Romance Stories by Robert Kinerk

“Hello, slut.” Cassie Moore, sitting cross-legged against plumped-up pillows on her bed, grinned her usual insult.

“He said it again.” Brenda, who had just climbed the stairs to Cassie’s room, halted in the doorway, stopped by the hamster smell.

“The same as before, Brenda?”

Brenda made a glum face.

“Miss Tits? Is that what he said?” Cassie’s grin vanished. She reached across her jumbled blankets to choose a cookie from a bowl. “What did you say his name is?”

Brenda whispered. “Tate.”

“He’s immature. That’s my opinion, Brenda.”

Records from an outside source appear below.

Source: an optimization exercise on an open RTL-to-GDS flow (aim: small area, a short achievable clock period and few clock cycles per item). Production flows keep margins and buffers that such runs may drop. Where RTL was checked, it was by simulation tests only, not by an equivalence proof against the original. No activity file was given, so power comes from the tool's default toggle rates.

==> flow/design.v (excerpt) <==
module le_fpu (
    input  wire        clk,
    input  wire        rst,
    input  wire        in_valid,
    output wire        in_ready,
    input  wire [3:0]  in_fn,
    input  wire [31:0] in_a,
    input  wire [31:0] in_b,
    input  wire [31:0] in_c,
    output reg         out_valid,
    output reg  [31:0] out_result,
    output reg  [3:0]  out_flags
);
Size in the first run: roughly 5100 cells after synthesis, roughly 140 I/O pins.
clock: 30.0 ns
lec_check: 0
cap_margin: 20
core_margin: 2
core_utilization: 60
cts_cluster_diameter: 100
cts_cluster_size: 20
place_density: 0.7
slew_margin: 20
standard.sh (not shown) runs the stock make flow with config.mk's settings and CLKGATE_MAP_FILE= SYNTH_SCRIPT=/design/flow/synth_recipe.tcl, a recipe that flattens the netlist after the stock synthesis.
==> flow/flow/run.sh <==
#!/bin/bash
# Own layout flow: the standard layout (standard.sh, all steps unchanged) with one
# hook after global placement, flow/ports.tcl, which gives the port buffers that the
# standard flow inserts regular buffer cells (sky130_fd_sc_hd__buf_4 on outputs,
# sky130_fd_sc_hd__buf_1 on inputs) in place of the slow delay-buffer cell it picks
# by default. All output of the layout goes to
# standard.log here; ORFS's per-step logs stay under orfs/logs.
set -euo pipefail
W=$(pwd)
export POST_GLOBAL_PLACE_TCL="$W/flow/ports.tcl"
bash standard.sh finish > "$W/standard.log" 2>&1
==> flow/flow/ports.tcl <==
# Port buffers: the standard flow's flow inserts one buffer per input and output port (buffer_ports).
# Give them regular buffer cells instead of the slow delay-buffer cell picked by default:
# sky130_fd_sc_hd__buf_4 on the outputs (their paths set the clock period) and
# sky130_fd_sc_hd__buf_1 on the inputs (their paths have slack to spare).
set n_swapped 0
foreach inst [[ord::get_db_block] getInsts] {
  set name [$inst getName]
  if {[regexp {^(input|output)[0-9]+$} $name -> kind]} {
    set want [expr {$kind eq "output" ? "sky130_fd_sc_hd__buf_4" : "sky130_fd_sc_hd__buf_1"}]
    if {[[$inst getMaster] getName] ne $want} {
      replace_cell [get_cells $name] [get_lib_cells */$want]
      incr n_swapped
    }
  }
}
puts "ports.tcl: $n_swapped port buffers replaced"
Testbench counts at the start, summed over its fixed seeds: cycles 16,024, items 16,000.
Then changed:
--- a/flow/design.v
+++ b/flow/design.v
@@ -45,16 +45,16 @@
     wire a_fr = |a0[22:0], b_fr = |b0[22:0], c_fr = |c0[22:0];
     wire a_nan = a_ff & a_fr, b_nan = b_ff & b_fr, c_nan = c_ff & c_fr;
     wire a_inf = a_ff & ~a_fr, b_inf = b_ff & ~b_fr, c_inf = c_ff & ~c_fr;
     wire a_snan = a_nan & ~a0[22], b_snan = b_nan & ~b0[22], c_snan = c_nan & ~c0[22];
     wire [23:0] ma = {a_nz, a0[22:0] & {23{a_nz}}};
     wire [23:0] mb = {b_nz, b0[22:0] & {23{b_nz}}};
     wire [23:0] mc = {c_nz, c0[22:0] & {23{c_nz}}};
-    wire [23:0] xm = f_arith ? {a_nz, a0[22:0]} : {f_cvt & a0[31], 23'd0};
-    wire [23:0] ym = y_is_b ? {b_nz, b0[22:0]} : 24'h80_0000;
+    wire [23:0] xm = f_arith ? {1'b1, a0[22:0]} : {f_cvt & a0[31], 23'd0};
+    wire [23:0] ym = {1'b1, b0[22:0] & {23{y_is_b}}};
     wire        sp = f_arith ? (a0[31] ^ (y_is_b & b0[31])) : (f_cvt & a0[31]);
     wire [76:0] pp_s, pp_c;
     le_fpu_mul24cs u_mul (.x(xm), .y(ym), .s(pp_s), .c(pp_c));
     wire [23:0] mz = f_add ? mb : mc;
     wire        z_nz = f_add ? b_nz : (f_fma & c_nz);
     wire [7:0]  ez = f_add ? eb : ec;
     wire        sz = f_add ? (b0[31] ^ fn0[0]) : (f_fma ? c0[31] : f_mul);
Result: Register-to-register slack gets worse by 0.62 ns; combinational power hardly moves; design area decreases by 1.4%; fmax goes down by 2.8%; setup slack degrades by 0.21 ns; routed wire length is about the same; sequential share of layout area came out higher by 0.25 points; critical path depth came out higher by 21; synthesized area decreases by 1.5%; core utilization goes down by 0.44 points; worst hold slack is better by 0.039 ns.
Testbench counts after the change, summed over its fixed seeds: cycles 16,024, items 16,000.

========
## 03-10
le_fpu again, from the RTL that the note above started with.
clock: 30.0 ns
lec_check: 0
cap_margin: 20
core_margin: 2
core_utilization: 60
cts_cluster_diameter: 100
cts_cluster_size: 20
place_density: 0.7
slew_margin: 20
==> flow/flow/run.sh <==
#!/bin/bash
# Own layout flow: the standard layout (standard.sh, all steps unchanged) with one
# hook after global placement, flow/ports.tcl, which gives the port buffers that the
# standard flow inserts a regular buffer cell (sky130_fd_sc_hd__buf_4) in place of the
# slow delay-buffer cell it picks by default. All output of the layout goes to
# standard.log here; ORFS's per-step logs stay under orfs/logs.
set -euo pipefail
W=$(pwd)
export POST_GLOBAL_PLACE_TCL="$W/flow/ports.tcl"
bash standard.sh finish > "$W/standard.log" 2>&1
==> flow/flow/ports.tcl <==
# Port buffers: the standard flow's flow inserts one buffer per input and output port (buffer_ports).
# Give them a regular buffer cell instead of the slow delay-buffer cell picked by default.
set n_swapped 0
foreach inst [[ord::get_db_block] getInsts] {
  set name [$inst getName]
  if {[regexp {^(input|output)[0-9]+$} $name]} {
    set master [[$inst getMaster] getName]
    if {$master ne "sky130_fd_sc_hd__buf_4"} {
      replace_cell [get_cells $name] [get_lib_cells */sky130_fd_sc_hd__buf_4]
      incr n_swapped
    }
  }
}
puts "ports.tcl: $n_swapped port buffers set to sky130_fd_sc_hd__buf_4"
Testbench counts of 03-10, summed over its fixed seeds: cycles 16,024, items 16,000.
diff inputs: 03-10 => 02-20
--- a/flow/design.v
+++ b/flow/design.v
@@ -232,90 +232,77 @@
     end
     wire       mag_zero = ~|mag;
     wire [77:0] n6 = lzh[3] ? {mag[13:0], 64'd0} : mag;
     wire [55:0] n5 = lzh[2] ? {n6[45:0], 10'd0} : n6[77:22];
     wire        t5 = |n6[21:0] & ~lzh[2];
     wire [39:0] n4 = lzh[1] ? n5[39:0] : n5[55:16];
     wire        t4 = |n5[15:0] & ~lzh[1];
     wire [31:0] n3 = lzh[0] ? n4[31:0] : n4[39:8];
     wire        t3 = |n4[7:0] & ~lzh[0];
     wire [7:0]  tb = n3[31:24];
     wire [2:0]  lzl = tb[7] ? 3'd0 : tb[6] ? 3'd1 : tb[5] ? 3'd2 : tb[4] ? 3'd3 :
                       tb[3] ? 3'd4 : tb[2] ? 3'd5 : tb[1] ? 3'd6 : 3'd7;
-    wire [27:0] n2 = lzl[2] ? n3[27:0] : n3[31:4];
-    wire        t2 = |n3[3:0] & ~lzl[2];
-    wire [25:0] n1 = lzl[1] ? n2[25:0] : n2[27:2];
-    wire        t1s = |n2[1:0] & ~lzl[1];
-    wire [24:0] n0 = lzl[0] ? n1[24:0] : n1[25:1];
-    wire        t0s = n1[0] & ~lzl[0];
+    wire [6:0]  lz = {lzh, lzl};
+    wire [27:0] n2 = lz[2] ? n3[27:0] : n3[31:4];
+    wire        t2 = |n3[3:0] & ~lz[2];
+    wire [25:0] n1 = lz[1] ? n2[25:0] : n2[27:2];
+    wire        t1s = |n2[1:0] & ~lz[1];
+    wire [24:0] n0 = lz[0] ? n1[24:0] : n1[25:1];
+    wire        t0s = n1[0] & ~lz[0];
     wire        sticky = t5 | t4 | t3 | t2 | t1s | t0s;
     wire [23:0] sig  = n0[24:1];
     wire        rbit = n0[0];
     wire        rup  = rbit & (sticky | sig[0]);
-    reg  [24:0] allone;      
-    integer m;
-    always @* begin
-        allone[0] = 1'b1;
-        for (m = 1; m <= 24; m = m + 1)
-            allone[m] = allone[m-1] & sig[m-1];
-    end
-    wire [24:0] mr   = {1'b0, sig} ^ ({25{rup}} & allone);
-    wire signed [10:0] eh   = r_etop - $signed({4'd0, lzh, 3'd0});
-    wire signed [10:0] eh255 = eh - 11'sd255;
-    wire signed [10:0] eh254 = eh - 11'sd254;
-    wire signed [10:0] lzs  = $signed({8'd0, lzl});
-    wire signed [10:0] e_n  = eh - lzs;
-    wire        en_pos  = eh > lzs;              
-    wire        en_zero = eh == lzs;             
-    wire signed [10:0] e_n1 = (eh + 11'sd1) - lzs;
-    wire [7:0]  e_r  = mr[24] ? e_n1[7:0] : e_n[7:0];
-    wire        ovf  = (eh255 >= lzs) | ((eh254 == lzs) & mr[24]);
+    wire [24:0] mr   = {1'b0, sig} + {24'd0, rup};
+    wire signed [10:0] e_n = r_etop - $signed({4'd0, lz});
+    wire [7:0]  e_r  = e_n[7:0] + {7'd0, mr[24]};
+    wire        ovf  = (e_n >= 11'sd255) | ((e_n == 11'sd254) & mr[24]);
     reg [31:0] res;
     reg        of;
     always @* begin
         of = 1'b0;
         if (r_raw)
             res = mag[47:16];
         else if (r_nan)
             res = QNAN;
         else if (r_inf)
             res = {r_sinf, 8'hFF, 23'd0};
         else if (mag_zero | r_fz)
             res = {r_zsgn, 31'd0};
-        else if (en_pos) begin
+        else if (e_n >= 11'sd1) begin
             if (ovf) begin
                 res = {s1, 8'hFF, 23'd0};
                 of  = 1'b1;
             end else
                 res = {s1, e_r, mr[22:0]};
-        end else if (en_zero && (&sig))
+        end else if ((e_n == 11'sd0) && (&sig))
             res = {s1, 8'd1, 23'd0};
         else
             res = {s1, 31'd0};
     end
     always @(posedge clk) begin
         out_valid  <= v1 & ~rst;
         out_result <= res;
         out_flags  <= {of, 1'b0, r_nv, r_sat};
     end
 endmodule
 module le_fpu_cadd #(
-    parameter integer W = 54,
-    parameter integer L = 6          
+    parameter integer W = 54
 ) (
     input  wire [W-1:0] x,
     input  wire [W-1:0] y,
     output wire [W-1:0] s0,
     output wire [W-1:0] s1
 );
+    localparam integer L = $clog2(W);
     wire [W-1:0] g0 = x & y;
     wire [W-1:0] p0 = x ^ y;
     wire [W-1:0] g [0:L];
     wire [W-1:0] p [0:L];
     assign g[0] = g0;
     assign p[0] = p0;
     genvar l, i;
     generate
         for (l = 0; l < L; l = l + 1) begin : lv
             for (i = 0; i < W; i = i + 1) begin : bt
                 if (((i >> l) % 2) == 1) begin : cmb
                     localparam integer J = ((i >> l) << l) - 1;
==> comparison <==
Going from 03-10 to 02-20, total routing usage reported by global routing moved down; buffering overhead higher; fmax down 2.1 MHz; number of buffers other than clock buffers in the final layout saw an increase; via count of the first global-routing pass now smaller. In 02-20, the cell area came out 600 um^2 below the value in 03-10. Compared with 03-10, in 02-20 required arrival time at the worst endpoint now larger; worst hold slack across all endpoints now smaller; power in combinational cells now smaller.
The RTL of 02-20 was laid out without a check of its function.

static timing again, ports no longer ideal:
How much do the figures lean on ideal ports? The routed layouts below were timed once more, with nothing changed but the port constraints. Step 1: set_driving_cell puts a clkbuf_16 on clk and a buf_2 on each other input, an assumption about the parent block. Step 2 adds t to the input delays and takes it off the output delays; t is the mean of the earliest and latest rising clock arrival at the registers after step 1. Input paths then give back, and output paths get back, about the clock's delay inside the block. a / b / c = ideal / step 1 / step 2; a / b = the first two.
run	t, ns	slack for setup (ns)	latest minus earliest clock arrival (ns)	worst slew at a driven data input, ns
the first run of note 1	0.691	22.905 / 22.831 / 23.318	0.055 / 0.054	0.04
the second run of note 1	0.656	22.697 / 22.697 / 22.697	0.025 / 0.024	0.06
03-10	0.674	22.932 / 22.858 / 23.262	0.030 / 0.029	0.04
02-20	0.676	22.827 / 22.827 / 22.827	0.029 / 0.029	0.04
After both steps every run listed still meets setup and hold.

Brenda stepped into the messy room.

“I’ll bet Tate’s not his real name.” As she spoke, Cassie nibbled on the cookie.

“It’s what Cam calls him.”

Cassie’s cat had killed her hamster the week before, but the small animal’s stench still lingered.

“Cam is a child’s name. You should call your brother Cameron, Brenda. That’s his real name.”

The boy Tate had come home with Brenda’s brother from the army. While they waited for jobs they shared Cam’s bedroom. Tate had been in the house for eleven days.

Cassie took another bite. “Cam should beat this Tate guy up. How old is Tate?”

“Nineteen?”

“He’s too old for you, Brenda. He’s four years older.” Cassie finished the cookie. “That doesn’t make him mature.”

Brenda said nothing. She closed the door and crossed to Cassie’s window. On carpenter horses in the yard below a rowboat rested bottom up. Cassie’s cat had taken shelter under the boat, but Brenda, from her second-floor perspective, saw only its front paws.

“What I’d do is slap his face.” Cassie rattled her bowl of cookies for Brenda’s attention. Even as Brenda reached for one, though, Cassie snatched the bowl back. “Did you hear that?” she asked.

Brenda didn’t have time to answer. Cassie shouted, “Kirby, that’s you! Get away from that door. This is private. Get lost.”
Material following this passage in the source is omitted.